In the end, Na’Tar shows our foolish protagonist great favor, granting Erik a death in the throes of wonder. The alternative, thanks to his complete lack of an exit strategy, would be to die slowly and horribly at the hands of starvation.
And of course the whole thing is a metaphor for something. I haven’t quite figure out what, specifically, but I’m sure you’ll come up with some good options.
Alright, you know what time it is. It’s commenting time.
Oh, also, it’s sharing time. Use this link, please, it’s delicious:
When you responded to my comment on the last installment of this, I was legit worried the kid was going to uncover like a sad group of people pretending like dragons exist, and it becomes an ultra normal sad revelation (for the Erik and myself)
Then there is this whole scene where they induct him into joining "the club" to help this legend live on. Anyway, glad THAT didn't happen.
In reality, funny enough the older me reading stories like this goes a little to pragmatic. When he loses his shoes while swimming up to the surface for air I couldn't help but think "Well how is this young man going to get back home now?" in a way that echoes my mother's cadence.
I'm so glad you didn't split this up into more parts, but the "He must decide: Would he wake the dragon?" would be SUCH an annoying and powerful reading break. So yeah thanks for not doing that.
(Side note. "as large as ponies" made me laugh - what a delightful and unexpected comparison haha)
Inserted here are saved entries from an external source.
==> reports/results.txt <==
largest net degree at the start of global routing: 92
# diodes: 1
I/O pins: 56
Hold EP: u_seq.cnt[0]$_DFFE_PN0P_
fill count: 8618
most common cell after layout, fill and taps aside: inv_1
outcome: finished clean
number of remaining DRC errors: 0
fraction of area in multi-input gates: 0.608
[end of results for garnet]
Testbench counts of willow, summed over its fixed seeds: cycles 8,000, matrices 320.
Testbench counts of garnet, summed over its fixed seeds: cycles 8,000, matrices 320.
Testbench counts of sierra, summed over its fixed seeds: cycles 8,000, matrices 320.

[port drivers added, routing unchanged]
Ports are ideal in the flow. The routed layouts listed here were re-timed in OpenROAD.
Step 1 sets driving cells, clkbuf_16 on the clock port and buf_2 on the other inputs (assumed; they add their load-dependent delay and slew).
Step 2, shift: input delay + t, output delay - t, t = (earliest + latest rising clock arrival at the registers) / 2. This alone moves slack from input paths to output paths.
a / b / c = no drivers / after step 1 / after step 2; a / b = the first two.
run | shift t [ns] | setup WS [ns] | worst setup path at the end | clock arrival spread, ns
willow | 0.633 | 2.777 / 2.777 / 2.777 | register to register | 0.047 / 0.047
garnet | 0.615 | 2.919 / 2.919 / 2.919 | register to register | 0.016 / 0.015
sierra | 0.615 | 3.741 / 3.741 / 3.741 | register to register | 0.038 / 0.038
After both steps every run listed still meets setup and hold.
From an optimization exercise on the open Yosys and OpenROAD flow, aimed at small area, a short achievable clock period and few clock cycles; shortcuts taken in it are not production practice. The RTL was checked by simulation tests, not by an equivalence proof against the original design. Power and IR drop assume default switching activity.

==> flow/design.v (excerpt) <==
module note_ring_led_pulse_encoder (
  input  logic        clk,
  input  logic        rst_n,
  input  logic        in_valid,
  output logic        in_ready,
  input  logic [3:0]  note_first,
  input  logic [3:0]  note_second,
  input  logic [3:0]  note_third,
  input  logic [3:0]  note_fourth,
  output logic        out_valid,
  input  logic        out_ready,
  output logic [3:0]  out_led_index,
  output logic [1:0]  out_color_channel,
  output logic [6:0]  out_level,
  output logic [31:0] out_pulse_pattern,
  output logic        out_last,
  input  logic        cfg_we,
  input  logic [6:0]  cfg_wdata
);
  localparam logic [6:0] BRIGHT_MAX   = 7'd100;
  localparam logic [6:0] BRIGHT_RESET = 7'd10;
  logic [6:0]  bright_r;
  logic [15:0] slots;
  logic [1:0]  nm1;
  logic        load;
  always_ff @(posedge clk) begin
    if (!rst_n) begin
      bright_r <= BRIGHT_RESET;
    end else if (cfg_we) begin
      bright_r <= (cfg_wdata > BRIGHT_MAX) ? BRIGHT_MAX : cfg_wdata;
    end
  end
  assign load = rst_n && in_valid && in_ready;
  nrle_merge u_merge (
    .codes ({note_fourth, note_third, note_second, note_first}),
    .slots (slots),
    .nm1   (nm1)
  );
  nrle_emit u_emit (
    .clk               (clk),
  ...
For scale: roughly 100 flip-flops, ~76 I/O pins.
Settings: LEC_CHECK=0, ABC_AREA=1, CAP_MARGIN=20, CORE_MARGIN=2, CORE_UTILIZATION=40, CTS_BUF_LIST=sky130_fd_sc_hd__clkbuf_8, SETUP_SLACK_MARGIN=4.3, SLEW_MARGIN=20; clock period 7.5 ns.
standard.sh (not shown) runs the stock make flow with config.mk's settings and CLKGATE_MAP_FILE= SYNTH_SCRIPT=/design/flow/synth_recipe.tcl, a recipe that flattens the netlist after the stock synthesis.
==> flow/flow/run.sh <==
#!/bin/bash
# The standard layout, with plain buf_1 cells as the port buffers (ORFS's
# buffer_ports otherwise picks clkdlybuf4s50_1 delay cells).
set -e
export BUFFER_PORTS_ARGS="-buffer_cell sky130_fd_sc_hd__buf_1"
bash standard.sh > standard.log 2>&1
Testbench counts at the start, summed over its fixed seeds: cycles 13,848.
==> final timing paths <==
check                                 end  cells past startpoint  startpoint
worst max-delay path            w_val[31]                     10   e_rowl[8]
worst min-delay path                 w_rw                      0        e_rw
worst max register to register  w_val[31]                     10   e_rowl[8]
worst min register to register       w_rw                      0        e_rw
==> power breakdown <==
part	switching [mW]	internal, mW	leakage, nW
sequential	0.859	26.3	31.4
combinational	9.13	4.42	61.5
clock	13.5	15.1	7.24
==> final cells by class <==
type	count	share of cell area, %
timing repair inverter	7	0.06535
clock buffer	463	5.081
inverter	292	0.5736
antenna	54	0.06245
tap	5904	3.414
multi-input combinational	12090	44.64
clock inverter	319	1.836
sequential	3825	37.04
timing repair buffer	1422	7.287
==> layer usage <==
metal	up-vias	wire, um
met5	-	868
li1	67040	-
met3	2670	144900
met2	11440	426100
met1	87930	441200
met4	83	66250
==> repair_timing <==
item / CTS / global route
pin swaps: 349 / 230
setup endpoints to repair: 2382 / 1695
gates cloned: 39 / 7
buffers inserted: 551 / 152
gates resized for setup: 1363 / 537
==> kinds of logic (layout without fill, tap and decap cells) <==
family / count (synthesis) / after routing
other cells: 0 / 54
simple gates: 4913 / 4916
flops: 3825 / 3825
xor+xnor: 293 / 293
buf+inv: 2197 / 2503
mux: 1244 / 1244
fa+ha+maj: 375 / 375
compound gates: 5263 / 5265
Context: an optimization exercise on an open-source flow, tuned for small area. The choices shown serve that exercise and are no tape-out recipe. The RTL was checked by simulation tests, not by an equivalence proof against the original design. Power and IR drop assume default switching activity.

<file path="design.v">
package cpu_pkg;
    localparam int DATA_W     = 32;
    localparam int INST_W     = 32;
    localparam int REG_ADDR_W = 5;
    localparam int REG_NUM    = 32;
    localparam int SHAMT_W    = 5;
    localparam int ALU_OP_W   = 4;
    localparam int WB_ADR_W   = 6;
    typedef logic [DATA_W-1:0]     data_t;
    typedef logic [INST_W-1:0]     inst_t;
    typedef logic [REG_ADDR_W-1:0] reg_addr_t;
    typedef logic [SHAMT_W-1:0]    shamt_t;
    typedef logic [ALU_OP_W-1:0]   alu_op_t;
    typedef logic [WB_ADR_W-1:0]   wb_adr_t;
    typedef enum logic {
        WB_IDLE,
        WB_ACK
    } wb_state_e;
    localparam logic [5:0] OP_SPECIAL = 6'b000000;
    localparam logic [5:0] OP_ADDI    = 6'b001000;
    localparam logic [5:0] OP_ADDIU   = 6'b001001;
    localparam logic [5:0] OP_SLTI    = 6'b001010;
    localparam logic [5:0] OP_SLTIU   = 6'b001011;
    localparam logic [5:0] OP_ANDI    = 6'b001100;
    localparam logic [5:0] OP_ORI     = 6'b001101;
    localparam logic [5:0] OP_XORI    = 6'b001110;
    localparam logic [5:0] OP_LUI     = 6'b001111;
    localparam logic [5:0] FN_SLL  = 6'b000000;
    localparam logic [5:0] FN_SRL  = 6'b000010;
    localparam logic [5:0] FN_SRA  = 6'b000011;
    localparam logic [5:0] FN_SLLV = 6'b000100;
    localparam logic [5:0] FN_SRLV = 6'b000110;
    localparam logic [5:0] FN_SRAV = 6'b000111;
    localparam logic [5:0] FN_ADD  = 6'b100000;
    localparam logic [5:0] FN_ADDU = 6'b100001;
    localparam logic [5:0] FN_SUB  = 6'b100010;
    localparam logic [5:0] FN_SUBU = 6'b100011;
    localparam logic [5:0] FN_AND  = 6'b100100;
    localparam logic [5:0] FN_OR   = 6'b100101;
    localparam logic [5:0] FN_XOR  = 6'b100110;
    localparam logic [5:0] FN_NOR  = 6'b100111;
    localparam logic [5:0] FN_SLT  = 6'b101010;
    localparam logic [5:0] FN_SLTU = 6'b101011;
    localparam alu_op_t ALU_NOP  = 4'd0;
    localparam alu_op_t ALU_OR   = 4'd1;
    localparam alu_op_t ALU_AND  = 4'd2;
    localparam alu_op_t ALU_XOR  = 4'd3;
    localparam alu_op_t ALU_NOR  = 4'd4;
    localparam alu_op_t ALU_SLL  = 4'd5;
    localparam alu_op_t ALU_SRL  = 4'd6;
    localparam alu_op_t ALU_SRA  = 4'd7;
    localparam alu_op_t ALU_ADD  = 4'd8;
    localparam alu_op_t ALU_SUB  = 4'd9;
    localparam alu_op_t ALU_SLT  = 4'd10;
    localparam alu_op_t ALU_SLTU = 4'd11;
    localparam data_t ZERO_WORD = '0;
    localparam wb_adr_t INST_ADR    = 6'd0;
    localparam int      REG_ADR_BIT = 5;         
endpackage
`timescale 1ns/100ps
import cpu_pkg::*;
module wb_slave (
    input  logic               clk_i,
    input  logic               rst_n_i,
    input  logic               wb_cyc_i,
    input  logic               wb_stb_i,
    input  logic               wb_we_i,
    input  cpu_pkg::wb_adr_t   wb_adr_i,
    input  cpu_pkg::inst_t     wb_dat_i,
    input  cpu_pkg::data_t     rd_data_i,
    output cpu_pkg::data_t     wb_dat_o,
    output logic               wb_ack_o,
    output logic               inst_valid_o,
    output cpu_pkg::inst_t     inst_o,
    output cpu_pkg::reg_addr_t rd_addr_o
);
    cpu_pkg::wb_state_e state_q;
    cpu_pkg::wb_state_e state_d;
    logic      reg_read;
    always_comb begin
        state_d = state_q;
        case (state_q)
            WB_IDLE: begin
                if (wb_cyc_i && wb_stb_i) begin
                    state_d = WB_ACK;
                end
            end
            default: begin
                state_d = WB_IDLE;   
            end
        endcase
    end
    always_ff @(posedge clk_i) begin
        if (!rst_n_i) begin
            state_q <= WB_IDLE;
        end else begin
            state_q <= state_d;
        end
    end
    assign wb_ack_o = (state_q == WB_ACK) && wb_cyc_i && wb_stb_i;
    assign inst_valid_o = wb_ack_o && wb_we_i && (wb_adr_i == INST_ADR);
    assign inst_o       = wb_dat_i;
    assign reg_read  = wb_ack_o && !wb_we_i && wb_adr_i[REG_ADR_BIT];
    assign rd_addr_o = wb_adr_i[REG_ADDR_W-1:0];
    assign wb_dat_o  = reg_read ? rd_data_i : ZERO_WORD;   
endmodule
`timescale 1ns/100ps
import cpu_pkg::*;
module inst_decoder (
    input  logic               inst_valid_i,
    input  cpu_pkg::inst_t     inst_i,
    input  cpu_pkg::data_t     reg1_data_i,
    input  cpu_pkg::data_t     reg2_data_i,
    input  logic               ex_wreg_i,
    input  cpu_pkg::reg_addr_t ex_wd_i,
    input  cpu_pkg::data_t     ex_wdata_i,
    output cpu_pkg::reg_addr_t reg1_addr_o,
    output cpu_pkg::reg_addr_t reg2_addr_o,
    output cpu_pkg::alu_op_t   aluop_o,
    output cpu_pkg::data_t     reg1_o,
    output cpu_pkg::data_t     reg2_o,
    output cpu_pkg::reg_addr_t wd_o,
    output logic               wreg_o
);
    logic [5:0] op;
    logic [5:0] funct;
    cpu_pkg::reg_addr_t  rs;
    cpu_pkg::reg_addr_t  rt;
    cpu_pkg::reg_addr_t  rd;
    cpu_pkg::shamt_t     sa;
    logic [15:0] imm16;
    cpu_pkg::data_t      imm;
    logic       reg1_read;
    logic       reg2_read;
    assign op    = inst_i[31:26];
    assign rs    = inst_i[25:21];
    assign rt    = inst_i[20:16];
    assign rd    = inst_i[15:11];
    assign sa    = inst_i[10:6];
    assign funct = inst_i[5:0];
    assign imm16 = inst_i[15:0];
    assign reg1_addr_o = rs;
    assign reg2_addr_o = rt;
    function automatic cpu_pkg::data_t pick_operand(input logic rd_en, input cpu_pkg::reg_addr_t addr,
                                           input cpu_pkg::data_t rf_data, input cpu_pkg::data_t imm_val,
                                           input logic fwd_en, input cpu_pkg::reg_addr_t fwd_addr,
                                           input cpu_pkg::data_t fwd_data);
        pick_operand = (rd_en && fwd_en && (fwd_addr == addr)) ? fwd_data :
                       rd_en                                   ? rf_data  : imm_val;
    endfunction
    always_comb begin
        aluop_o   = ALU_NOP;
        wd_o      = rd;
        reg1_read = 1'b0;
        reg2_read = 1'b0;
        imm       = ZERO_WORD;
        case (op)
            OP_SPECIAL: begin
                reg1_read = 1'b1;
                reg2_read = 1'b1;
                case (funct)
                    FN_SLL:          aluop_o = ALU_SLL;
                    FN_SRL:          aluop_o = ALU_SRL;
                    FN_SRA:          aluop_o = ALU_SRA;
                    FN_SLLV:         aluop_o = ALU_SLL;
                    FN_SRLV:         aluop_o = ALU_SRL;
                    FN_SRAV:         aluop_o = ALU_SRA;
                    FN_OR:           aluop_o = ALU_OR;
                    FN_AND:          aluop_o = ALU_AND;
                    FN_XOR:          aluop_o = ALU_XOR;
                    FN_NOR:          aluop_o = ALU_NOR;
                    FN_ADD, FN_ADDU: aluop_o = ALU_ADD;
                    FN_SUB, FN_SUBU: aluop_o = ALU_SUB;
                    FN_SLT:          aluop_o = ALU_SLT;
                    FN_SLTU:         aluop_o = ALU_SLTU;
                    default:         aluop_o = ALU_NOP;
                endcase
                if ((funct == FN_SLL) || (funct == FN_SRL) || (funct == FN_SRA)) begin
                    reg1_read = 1'b0;            
                    imm[SHAMT_W-1:0] = sa;
                    if (rs != '0) begin
                        aluop_o = ALU_NOP;
                    end
                end else if (sa != '0) begin
                    aluop_o = ALU_NOP;
                end
            end
            OP_ORI, OP_ANDI, OP_XORI: begin
                reg1_read = 1'b1;
                wd_o      = rt;
                imm       = {16'h0, imm16};
                aluop_o   = (op == OP_ORI) ? ALU_OR : (op == OP_ANDI) ? ALU_AND : ALU_XOR;
            end
            OP_LUI: begin
                wd_o    = rt;
                imm     = {imm16, 16'h0};    
                aluop_o = ALU_OR;
            end
            OP_ADDI, OP_ADDIU, OP_SLTI, OP_SLTIU: begin
                reg1_read = 1'b1;
                wd_o      = rt;
                imm       = {{16{imm16[15]}}, imm16};
                aluop_o   = (op == OP_SLTI) ? ALU_SLT : (op == OP_SLTIU) ? ALU_SLTU : ALU_ADD;
            end
            default: begin
            end
        endcase
    end
    assign wreg_o = inst_valid_i && (aluop_o != ALU_NOP) && (wd_o != '0);
    assign reg1_o = pick_operand(reg1_read, rs, reg1_data_i, imm, ex_wreg_i, ex_wd_i, ex_wdata_i);
    assign reg2_o = pick_operand(reg2_read, rt, reg2_data_i, imm, ex_wreg_i, ex_wd_i, ex_wdata_i);
endmodule
`timescale 1ns/100ps
import cpu_pkg::*;
module reg_file (
    input  logic               clk_i,
    input  logic               rst_n_i,
    input  logic               we_i,
    input  cpu_pkg::reg_addr_t waddr_i,
    input  cpu_pkg::data_t     wdata_i,
    input  cpu_pkg::reg_addr_t raddr1_i,
    input  cpu_pkg::reg_addr_t raddr2_i,
    input  cpu_pkg::reg_addr_t raddr3_i,
    output cpu_pkg::data_t     rdata1_o,
    output cpu_pkg::data_t     rdata2_o,
    output cpu_pkg::data_t     rdata3_o
);
    cpu_pkg::data_t regs [REG_NUM];
    always_ff @(posedge clk_i) begin
        if (!rst_n_i) begin
            for (int i = 0; i < REG_NUM; i++) begin
                regs[i] <= ZERO_WORD;
            end
        end else if (we_i && (waddr_i != '0)) begin
            regs[waddr_i] <= wdata_i;
        end
    end
    function automatic cpu_pkg::data_t read_reg(input cpu_pkg::reg_addr_t addr);
        read_reg = (addr == '0) ? ZERO_WORD : regs[addr];
    endfunction
    assign rdata1_o = read_reg(raddr1_i);
    assign rdata2_o = read_reg(raddr2_i);
    assign rdata3_o = read_reg(raddr3_i);   
endmodule
`timescale 1ns/100ps
module id_ex_reg (
    input  logic               clk_i,
    input  logic               rst_n_i,
    input  logic               valid_i,
    input  cpu_pkg::alu_op_t   aluop_i,
    input  cpu_pkg::data_t     reg1_i,
    input  cpu_pkg::data_t     reg2_i,
    input  cpu_pkg::reg_addr_t wd_i,
    input  logic               wreg_i,
    output logic               valid_o,
    output cpu_pkg::alu_op_t   aluop_o,
    output cpu_pkg::data_t     reg1_o,
    output cpu_pkg::data_t     reg2_o,
    output cpu_pkg::reg_addr_t wd_o,
    output logic               wreg_o
);
    always_ff @(posedge clk_i) begin
        if (!rst_n_i) begin
            valid_o <= 1'b0;
            wreg_o  <= 1'b0;
        end else begin
            valid_o <= valid_i;
            wreg_o  <= wreg_i;
        end
    end
    always_ff @(posedge clk_i) begin
        aluop_o <= aluop_i;
        reg1_o  <= reg1_i;    
        reg2_o  <= reg2_i;
        wd_o    <= wd_i;
    end
endmodule
`timescale 1ns/100ps
import cpu_pkg::*;
module exec_unit (
    input  logic               valid_i,
    input  cpu_pkg::alu_op_t   aluop_i,
    input  cpu_pkg::data_t     reg1_i,
    input  cpu_pkg::data_t     reg2_i,
    input  cpu_pkg::reg_addr_t wd_i,
    input  logic               wreg_i,
    output logic               ex_wreg_o,
    output cpu_pkg::reg_addr_t ex_wd_o,
    output cpu_pkg::data_t     ex_wdata_o
);
    cpu_pkg::shamt_t shamt;
    cpu_pkg::data_t  result;
    assign shamt = reg1_i[SHAMT_W-1:0];     
    always_comb begin
        case (aluop_i)
            ALU_OR: begin
                result = reg1_i | reg2_i;
            end
            ALU_AND: begin
                result = reg1_i & reg2_i;
            end
            ALU_XOR: begin
                result = reg1_i ^ reg2_i;
            end
            ALU_NOR: begin
                result = ~(reg1_i | reg2_i);
            end
            ALU_SLL: begin
                result = reg2_i << shamt;
            end
            ALU_SRL: begin
                result = reg2_i >> shamt;
            end
            ALU_SRA: begin
                result = 32'($signed(reg2_i) >>> shamt);
            end
            ALU_ADD: begin
                result = reg1_i + reg2_i;      
            end
            ALU_SUB: begin
                result = reg1_i - reg2_i;
            end
            ALU_SLT: begin
                result = 32'($signed(reg1_i) < $signed(reg2_i));
            end
            ALU_SLTU: begin
                result = 32'(reg1_i < reg2_i);
            end
            default: begin
                result = ZERO_WORD;
            end
        endcase
    end
    assign ex_wreg_o  = valid_i && wreg_i;
    assign ex_wd_o    = wd_i;
    assign ex_wdata_o = result;
endmodule
`timescale 1ns/100ps
import cpu_pkg::*;
module mips_core_top (
    input  logic             clk_i,
    input  logic             rst_n_i,
    input  logic             wb_cyc_i,
    input  logic             wb_stb_i,
    input  logic             wb_we_i,
    input  cpu_pkg::wb_adr_t wb_adr_i,
    input  cpu_pkg::data_t   wb_dat_i,
    output cpu_pkg::data_t   wb_dat_o,
    output logic             wb_ack_o
);
    logic      inst_valid;
    cpu_pkg::inst_t     inst;
    cpu_pkg::reg_addr_t bus_rd_addr;
    cpu_pkg::data_t     bus_rd_data;
    cpu_pkg::reg_addr_t reg1_addr;
    cpu_pkg::reg_addr_t reg2_addr;
    cpu_pkg::data_t     reg1_data;
    cpu_pkg::data_t     reg2_data;
    cpu_pkg::alu_op_t   id_aluop;
    cpu_pkg::data_t     id_reg1;
    cpu_pkg::data_t     id_reg2;
    cpu_pkg::reg_addr_t id_wd;
    logic      id_wreg;
    logic      ex_valid;
    cpu_pkg::alu_op_t   ex_aluop;
    cpu_pkg::data_t     ex_reg1;
    cpu_pkg::data_t     ex_reg2;
    cpu_pkg::reg_addr_t ex_wd_in;
    logic      ex_wreg_in;
    logic      ex_wreg;
    cpu_pkg::reg_addr_t ex_wd;
    cpu_pkg::data_t     ex_wdata;
    wb_slave u_wb_slave (
        .clk_i        (clk_i),
        .rst_n_i      (rst_n_i),
        .wb_cyc_i     (wb_cyc_i),
        .wb_stb_i     (wb_stb_i),
        .wb_we_i      (wb_we_i),
        .wb_adr_i     (wb_adr_i),
        .wb_dat_i     (wb_dat_i),
        .rd_data_i    (bus_rd_data),
        .wb_dat_o     (wb_dat_o),
        .wb_ack_o     (wb_ack_o),
        .inst_valid_o (inst_valid),
        .inst_o       (inst),
        .rd_addr_o    (bus_rd_addr)
    );
    inst_decoder u_inst_decoder (
        .inst_valid_i (inst_valid),
        .inst_i       (inst),
        .reg1_data_i  (reg1_data),
        .reg2_data_i  (reg2_data),
        .ex_wreg_i    (ex_wreg),
        .ex_wd_i      (ex_wd),
        .ex_wdata_i   (ex_wdata),
        .reg1_addr_o  (reg1_addr),
        .reg2_addr_o  (reg2_addr),
        .aluop_o      (id_aluop),
        .reg1_o       (id_reg1),
        .reg2_o       (id_reg2),
        .wd_o         (id_wd),
        .wreg_o       (id_wreg)
    );
    reg_file u_reg_file (
        .clk_i    (clk_i),
        .rst_n_i  (rst_n_i),
        .we_i     (ex_wreg),
        .waddr_i  (ex_wd),
        .wdata_i  (ex_wdata),
        .raddr1_i (reg1_addr),
        .raddr2_i (reg2_addr),
        .raddr3_i (bus_rd_addr),
        .rdata1_o (reg1_data),
        .rdata2_o (reg2_data),
        .rdata3_o (bus_rd_data)
    );
    id_ex_reg u_id_ex_reg (
        .clk_i   (clk_i),
        .rst_n_i (rst_n_i),
        .valid_i (inst_valid),
        .aluop_i (id_aluop),
        .reg1_i  (id_reg1),
        .reg2_i  (id_reg2),
        .wd_i    (id_wd),
        .wreg_i  (id_wreg),
        .valid_o (ex_valid),
        .aluop_o (ex_aluop),
        .reg1_o  (ex_reg1),
        .reg2_o  (ex_reg2),
        .wd_o    (ex_wd_in),
        .wreg_o  (ex_wreg_in)
    );
    exec_unit u_exec_unit (
        .valid_i    (ex_valid),
        .aluop_i    (ex_aluop),
        .reg1_i     (ex_reg1),
        .reg2_i     (ex_reg2),
        .wd_i       (ex_wd_in),
        .wreg_i     (ex_wreg_in),
        .ex_wreg_o  (ex_wreg),
        .ex_wd_o    (ex_wd),
        .ex_wdata_o (ex_wdata)
    );
endmodule
</file>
I especially like you throwing shade at dragon stories in your epilogue-esque notes. You say "fancy horses" and "big crocodiles" like it's a bad thing! But in reality, I love the ending. I also think it is far better than being eaten, considering the personality you've endowed this particular dragon (I thought Na'Tar would be one of many names he goes by over the centuries, almost like he remembers it, but barely. But instead of monologuing I like how you made Na'Tar a majestic demon of a few words. And a mouthful of fire.)
Thanks again for a great story!
Perhaps the metaphor is putting blind faith into a huge institution can be all consuming, and maybe not in the way you hoped it would be.
It’s really a shame that some people feel the need to be great, to do something great, at the cost of literally anything and everything. People may see following some great movement or some great ideal as easy, but it’s only easy because you are handing someone else the reigns to make decisions for your life.
I suppose this loss of autonomy in the name of something “great” makes me sad because I see so much beauty and happiness in the everyday, the mundane, the familial and familiar.